Other Papers About the Theory of Reward Learning

Joar Skalse

This is the seventh post in the theoretical reward learning sequence, which starts in this post. Here, I will provide shorter summaries of a few additional papers on the theory of reward learning, but without going into as much depth as I did in the previous posts (but if there is sufficient demand, I might extend these summaries into their own posts).

On the Limitations of Markovian Rewards to Express Multi-Objective, Risk-Sensitive, and Modal Tasks

The original motivation for this paper came from a desire to spite a guy I met at IJCAI in 2022. He claimed to me that there is a mathematical proof that all reasonable preferences can be expressed using reward functions. I imagine he was probably thinking of the vNM utility theorem (which does not actually apply in the RL setting). Whatever the reason, this paper proves him wrong.

In this paper, I identify three reasonable classes of objectives, that we might want to express to an RL agent, and which provably cannot be represented using ordinary reward functions. The first of these is the preference structures given by multi-objective RL, where the agent is given multiple reward functions and has to find a policy that achieves a good trade-off of those rewards according to some specified criterion. For example, the agent may have to maximise the rewards lexicographically, or it may max-min them, etc. I prove that most such objectives cannot be captured using just a single reward function. The second class of tasks is risk-averse RL, where the agent wishes to be risk-averse relative to a given base reward function. In the ordinary utility-maximisation setting, this can be achieved by creating a second auxiliary utility function that is concave in the original reward function. I prove that the same cannot be done in the RL setting. The third and final class of tasks I look at in this paper is a new category of objectives that I refer to as “modal objectives”, where the agent is given an instruction expressed not just in terms of what does happen along a given trajectory, but also in terms of what could happen. For example, an instruction such as “you should always be able to reach state X” would be an example of a “modal” objective. I show that these objectives likewise usually cannot be adequately represented using ordinary reward functions. As such, each of these three classes of tasks provably constitute a genuine extension over the standard RL setting. For details, see the main paper.

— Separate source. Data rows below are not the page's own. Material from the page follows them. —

$ cat src/rtl/fetch_stage.sv
// Instruction fetch stage: issues one outstanding word fetch at a time and buffers
// returned instructions in a 2-entry FIFO presented to decode.
module fetch_stage #(
  parameter logic [31:0] RESET_PC = 32'h0000_0000
) (
  input  logic        clk,
  input  logic        reset,
  output logic        imem_req,
  output logic [31:0] imem_addr,
  input  logic        imem_gnt,
  input  logic        imem_rvalid,
  input  logic [31:0] imem_rdata,
  input  logic        redirect,
  input  logic [31:0] redirect_pc,
  input  logic        d_ready,
  output logic        d_valid,
  output logic [31:0] d_instr,
  output logic [31:0] d_pc,
  output logic [31:0] d_pc_plus4
);

  localparam int unsigned XLEN  = 32;
  localparam int unsigned DEPTH = 2;
  localparam int unsigned CNT_W = 2;

  typedef enum logic [1:0] {
    ST_REQ   = 2'd0,
    ST_WAIT  = 2'd1,
    ST_DRAIN = 2'd2
  } state_e;

  state_e             state_q, state_d;
  logic [XLEN-1:0]    fpc_q, fpc_d;
  logic [XLEN-1:0]    pend_pc_q, pend_pc_d;
  logic [CNT_W-1:0]   cnt_q, cnt_d;
  logic               rd_ptr_q, rd_ptr_d;
  logic               wr_ptr_q, wr_ptr_d;
  logic [XLEN-1:0]    fifo_pc_q [DEPTH];
  logic [XLEN-1:0]    fifo_pc_d [DEPTH];
  logic [XLEN-1:0]    fifo_instr_q [DEPTH];
  logic [XLEN-1:0]    fifo_instr_d [DEPTH];

  logic req_c;
  logic grant_c;
  logic push_c;
  logic pop_c;
  logic unused_redirect_lo;

  assign unused_redirect_lo = ^redirect_pc[1:0];

  // Next-state: fetch sequencing, FIFO push/pop, redirect flush overriding everything
  always_comb begin
    state_d      = state_q;
    fpc_d        = fpc_q;
    pend_pc_d    = pend_pc_q;
    cnt_d        = cnt_q;
    rd_ptr_d     = rd_ptr_q;
    wr_ptr_d     = wr_ptr_q;
    fifo_pc_d    = fifo_pc_q;
    fifo_instr_d = fifo_instr_q;

    req_c   = (state_q == ST_REQ) && (cnt_q < CNT_W'(DEPTH));
    grant_c = req_c && imem_gnt;
    push_c  = (state_q == ST_WAIT) && imem_rvalid;
    pop_c   = (cnt_q != '0) && d_ready;

    unique case (state_q)
      ST_REQ: begin
        if (grant_c) begin
          pend_pc_d = fpc_q;
          fpc_d     = fpc_q + XLEN'(4);
          state_d   = ST_WAIT;
        end
      end
      ST_WAIT, ST_DRAIN: begin
        if (imem_rvalid) state_d = ST_REQ;
      end
      default: state_d = ST_REQ;
    endcase

    if (redirect) begin
      fpc_d    = {redirect_pc[31:2], 2'b00};
      cnt_d    = '0;
      rd_ptr_d = 1'b0;
      wr_ptr_d = 1'b0;
      // A response still owed by memory must be swallowed before fetching again
      state_d  = (grant_c || ((state_q != ST_REQ) && !imem_rvalid)) ? ST_DRAIN : ST_REQ;
    end else begin
      if (push_c) begin
        fifo_pc_d[wr_ptr_q]    = pend_pc_q;
        fifo_instr_d[wr_ptr_q] = imem_rdata;
        wr_ptr_d               = ~wr_ptr_q;
      end
      if (pop_c) rd_ptr_d = ~rd_ptr_q;
      cnt_d = cnt_q + CNT_W'(push_c) - CNT_W'(pop_c);
    end
  end

  always_ff @(posedge clk) begin
    if (reset) begin
      state_q      <= ST_REQ;
      fpc_q        <= RESET_PC;
      pend_pc_q    <= '0;
      cnt_q        <= '0;
      rd_ptr_q     <= 1'b0;
      wr_ptr_q     <= 1'b0;
      fifo_pc_q    <= '{default: '0};
      fifo_instr_q <= '{default: '0};
    end else begin
      state_q      <= state_d;
      fpc_q        <= fpc_d;
      pend_pc_q    <= pend_pc_d;
      cnt_q        <= cnt_d;
      rd_ptr_q     <= rd_ptr_d;
      wr_ptr_q     <= wr_ptr_d;
      fifo_pc_q    <= fifo_pc_d;
      fifo_instr_q <= fifo_instr_d;
    end
  end

  // Reset gating keeps the interface quiet for the whole reset window
  assign imem_req   = !reset && req_c;
  assign imem_addr  = fpc_q;
  assign d_valid    = !reset && (cnt_q != '0);
  assign d_instr    = d_valid ? fifo_instr_q[rd_ptr_q] : '0;
  assign d_pc       = d_valid ? fifo_pc_q[rd_ptr_q] : '0;
  assign d_pc_plus4 = d_valid ? (fifo_pc_q[rd_ptr_q] + XLEN'(4)) : '0;

endmodule
$ cat config.mk
export PLATFORM = sky130hd
export DESIGN_NAME = fetch_stage
export DESIGN_NICKNAME = d
export VERILOG_FILES = /design/src/rtl/fetch_stage.sv
export SDC_FILE = /design/constraint.sdc
export NUM_CORES = 1
export LEC_CHECK = 0
export ABC_AREA = 1
export BUFFER_PORTS_ARGS = -buffer_cell sky130_fd_sc_hd__buf_4
export CORE_MARGIN = 3
export CORE_UTILIZATION = 55
export DETAILED_ROUTE_END_ITERATION = 10
export GPL_TIMING_DRIVEN = 0
export PLACE_DENSITY = 0.8
export SYNTH_ARGS = -nofsm -noshare
export SYNTH_HDL_FRONTEND = slang
export SYNTH_SLANG_ARGS = --single-unit
$ cat constraint.sdc
create_clock -name clk -period 2.42 [get_ports clk]
set_input_delay 0.242 -clock clk [delete_from_list [all_inputs] [get_ports clk]]
set_output_delay 0.242 -clock clk [all_outputs]
set_load 0.005 [all_outputs]
==> results.toml <==
[finish]
layout_common_cells = "385 x nand2_1, 256 x nor2_1, 210 x buf_4"
layout.nets = 1884
final_common_cell = "nand2_1"
final_core_util_pct = 72.8
stdcell_area_mm2 = 0.0127
fillerInstances = 1509
n_antenna_cell = 0
seqCellArea_mm2 = 0.00380
final_layout_size_suffix_gt1_share_pct = 21.4
multi_input_area_mm2 = 0.00543
syn_to_final_growth_pct = 28.2

[global_route]
antenna_found_initial = 0
grt_pass1_wl_um = 49900
grt.total_usage_pct = 30.7
grt_max_degree = 18
first_global_vias = 10000
gr-total-overflow = 0

[drt]
drt_wl_total_um = 31300
vias = 11000
drt_iter0_markers = 934
wl_met3_um = 2820
routed.top_layer = "met4"
wl_met2_um = 14600
drt_pass1_iterations = 7
wl_per_cell_um = 15.3
wirelength_met1_um = 13000
drc_errors = 0
ant_nets = 0
routed_via_density = 5.37

[clock_tree]
clock_sinks = 190
ctsHoldBuffers = 0
h-tree-depth = 4
cts_root_buffer = "clkbuf_16"
clock_path_buffers = 2
cts_buffers = 17
tritoncts = "built"
clk_latency_ns = 0.44
path_clk_slew_ns = 0.07

[timing]
finalSetupViolations = 17
slew_headroom_pct = 58.1
finClkSkew_ns = 0.0115
fin_crit_sh_pct = 103
fmax_ghz = 0.401
worst_pin_slew_ns = 0.628
hold_viol = 0
whs_ns = 0.0293
setup_slack_ns = -0.0727
slew_violations = 0
period_needed_ns = 2.49
rsz0062_at_grt = "true"

[placement]
place_ws_ns = 0.0522
place_congestion = 0.964
dp_hpwl_um = 23000
placed_area_mm2 = 0.0117
port_buffers = 191

[run_status]
violations = "setup timing"
status = "finished with violations"

[floorplanning]
dieWidth_um = 140
fp.dieArea_mm2 = 0.0197
core_mm2 = 0.0175
die_h_um = 140
std_cell_rows = 48
boundaryPins = 200
initial_core_util_pct = 56.8

[critical_path]
r2r-start = "state_q[0]"
critPathRequiredTime_ns = 2.18
rrSetupSlack_ns = 0.25
end_kind = "output pin"
crit_fanout = 10
reg2regPathDepth = 11
crit_arrival_ns = 2.25
critPathLaunchType = "register"
crit_type = "register to output pin"
r2r-end = "imem_addr[20]"

[worst_hold_path]
hold_path.startpoint = "imem_rdata[7]"
min_delay_path_depth = 3
hold-path-endpoint = "fifo_instr_q[39]"
holdCritPathClass = "input pin to register"

[run]
cap_violations = 0

[synth]
synthDistinctLibCells = 36
avgSynthCellArea_um2 = 6.28
synth-seq-cells = 190
ys_seq_area_share_pct = 38.3
syn_inst = 1581
synth_area_mm2 = 0.00993
yosysWarnings = 0

[power]
ir_drop_mv = 0.493
power.leakage_nw = 5.94
p_per_area_mw_per_mm2 = 545
==> worst max-delay path by stage <==
stage	start	cells after the start	endpoint
2_1_floorplan	rd_ptr_q	13	d_pc_plus4[30]
3_5_place_dp	rd_ptr_q	12	d_pc_plus4[18]
5_1_grt	rd_ptr_q	13	d_pc_plus4[19]
6_report	rd_ptr_q	12	d_pc_plus4[14]
4_1_cts	rd_ptr_q	12	d_pc_plus4[14]
3_3_place_gp	rd_ptr_q	12	d_pc_plus4[18]
==> metal layers <==
metal / global-route usage (%) / vias up
li1: - / 5399
met1: 41.9 / 4993
met2: 49.9 / 525
met3: 4.44 / 65
met4: 10.9 / 0
met5: 0 / -
==> stage by stage <==
stage	setup TNS, ns	power (mW)	std cells
floorplan	0	3.81	1586
global placement	0	4.12	2002
detailed placement	0	4.14	2002
CTS	-0.501	6.92	2041
global route	-2.81	7.18	2046
finish	-0.632	6.93	2046
==> flip-flops by register name (all words and copies together) (netlist names) <==
signal / cells
cnt_q: 2
fifo_pc_q: 60
pend_pc_q: 30
rd_ptr_q: 1
state_q: 2
imem_addr: 30
wr_ptr_q: 1
fifo_instr_q: 64
==> power by group <==
| group | total [mW] | switching (mW) | leakage [nW] | internal [mW] |
|---|---|---|---|---|
| Sequential | 3.36 | 0.104 | 1.55 | 3.26 |
| Clock | 2.82 | 1.28 | 0.273 | 1.54 |
| Combinational | 0.755 | 0.465 | 4.12 | 0.290 |
| Total | 6.93 | 1.84 | 5.94 | 5.09 |
==> critical path, stage by stage, from the launching register on <==
cell and delay, ns:
dfxtp_2 0.32, buf_6 0.14, inv_6 0.05, buf_12 0.14, o21ai_4 0.17, ha_4 0.18
nand2_4 0.06, nor2_4 0.16, inv_2 0.08, nor2_4 0.14, xor2_1 0.16, nor2_1 0.07
buf_4 0.14
==> final cells by class <==
| class | count | share of cell area [%] |
|---|---|---|
| clock inverters | 14 | 1.26 |
| well taps | 225 | 2.21 |
| repair buffers | 203 | 12.0 |
| plain buffers | 90 | 3.68 |
| multi-input cells | 1141 | 42.7 |
| inverters | 165 | 4.92 |
| clock buffers | 18 | 3.37 |
| flip-flops and latches | 190 | 29.9 |
==> synth_stat cells <==
library cell,number,area [um^2]
a31oi_1,8,50.1
inv_6,1,8.76
inv_1,162,608
nand3_1,50,250
nand2_2,19,119
o21ai_0,182,911
buf_4,8,60.1
nor3_2,2,20.0
a211oi_1,2,15.0
buf_6,5,56.3
o21bai_1,1,7.51
o21ai_1,4,20.0
nand4_1,5,31.3
nor2_2,17,106
a21oi_1,110,551
nor2_1,279,1050
nor2_4,3,33.8
inv_2,1,3.75
or2_2,2,12.5
a22o_1,4,35.0
o211ai_1,2,15.0
conb_1,1,3.75
xnor2_1,2,17.5
o21ai_2,2,17.5
ha_1,6,75.1
buf_2,19,95.1
nand2_1,416,1560
buf_8,1,15.0
nor3_1,2,10.0
xor2_1,14,123
dfxtp_1,190,3800
nand3_2,1,10.0
buf_1,9,33.8
clkinv_1,1,3.75
clkbuf_1,48,180
nor3b_1,2,15.0
==> logic make-up (layout without fill, tap and decap cells) <==
logic type / after synthesis / in the layout / share of synthesized area [%]
other: 1 / 6 / 0.0378
buffers and inverters: 255 / 490 / 10.7
adder cells (fa/ha/maj): 6 / 6 / 0.756
flip-flops: 190 / 190 / 38.3
AO/OA/AOI/OAI: 315 / 315 / 16.3
XOR/XNOR: 16 / 16 / 1.41
AND/OR/NAND/NOR: 798 / 798 / 32.4
==> timing repair <==
item	CTS	global route
endpoints found under the hold margin	0	0
setup buffers	7	5
gates resized for setup	47	77
pin swaps	20	22
endpoints found under the setup margin	84	81
Power figures use the tool's default switching activity.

To me, the main takeaway from this paper is that we should be careful with the assumption that the basic RL setting really captures everything that we intuitively consider to be part of the problem domain of sequential decision-making. In particular, it is not a given that a reasonable incentive structure necessarily can be captured by a reward function. The results in this paper also make me more interested in multi-objective RL in particular, since it seems quite rich and flexible in terms of what it may enable us to do.

On The Expressivity of Objective-Specification Formalisms in Reinforcement Learning

This paper is also about comparing the expressivity of different methods for expressing tasks to RL agents — we consider a large number of specification languages, and show which of these languages are strictly less expressive than other languages (and which are incomparable). This paper is also discussed in this post (Paper 4). For details, see the full paper.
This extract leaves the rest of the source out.